[Stored items]
--

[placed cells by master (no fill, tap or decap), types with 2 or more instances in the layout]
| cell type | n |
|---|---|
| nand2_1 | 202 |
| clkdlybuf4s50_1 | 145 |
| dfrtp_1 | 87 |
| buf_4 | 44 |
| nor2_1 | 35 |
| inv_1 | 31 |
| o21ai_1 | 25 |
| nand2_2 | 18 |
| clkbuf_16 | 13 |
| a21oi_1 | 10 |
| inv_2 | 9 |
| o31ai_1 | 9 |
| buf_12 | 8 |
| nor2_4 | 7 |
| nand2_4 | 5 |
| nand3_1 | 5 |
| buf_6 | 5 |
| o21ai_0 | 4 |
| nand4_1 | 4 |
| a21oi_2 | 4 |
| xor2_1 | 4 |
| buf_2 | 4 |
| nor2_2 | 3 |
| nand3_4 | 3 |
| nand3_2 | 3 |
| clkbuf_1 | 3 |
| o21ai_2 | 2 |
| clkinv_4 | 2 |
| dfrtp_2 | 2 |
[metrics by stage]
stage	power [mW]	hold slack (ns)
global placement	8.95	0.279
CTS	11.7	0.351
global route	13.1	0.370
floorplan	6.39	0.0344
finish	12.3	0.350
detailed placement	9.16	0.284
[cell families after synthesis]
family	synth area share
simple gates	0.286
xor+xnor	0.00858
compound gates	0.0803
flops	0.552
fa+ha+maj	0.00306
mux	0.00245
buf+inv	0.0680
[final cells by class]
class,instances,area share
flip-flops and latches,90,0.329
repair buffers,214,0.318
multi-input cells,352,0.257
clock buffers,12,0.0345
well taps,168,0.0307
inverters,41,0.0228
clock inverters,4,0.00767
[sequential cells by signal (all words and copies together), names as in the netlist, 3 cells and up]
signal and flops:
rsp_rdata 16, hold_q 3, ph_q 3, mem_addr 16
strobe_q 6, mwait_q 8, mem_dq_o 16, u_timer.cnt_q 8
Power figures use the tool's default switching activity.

--

▶ Directions for this task
In the records above, find the lines holding "class". Copy each one.

▶ Solution to this task
[final cells by class]
class,instances,area share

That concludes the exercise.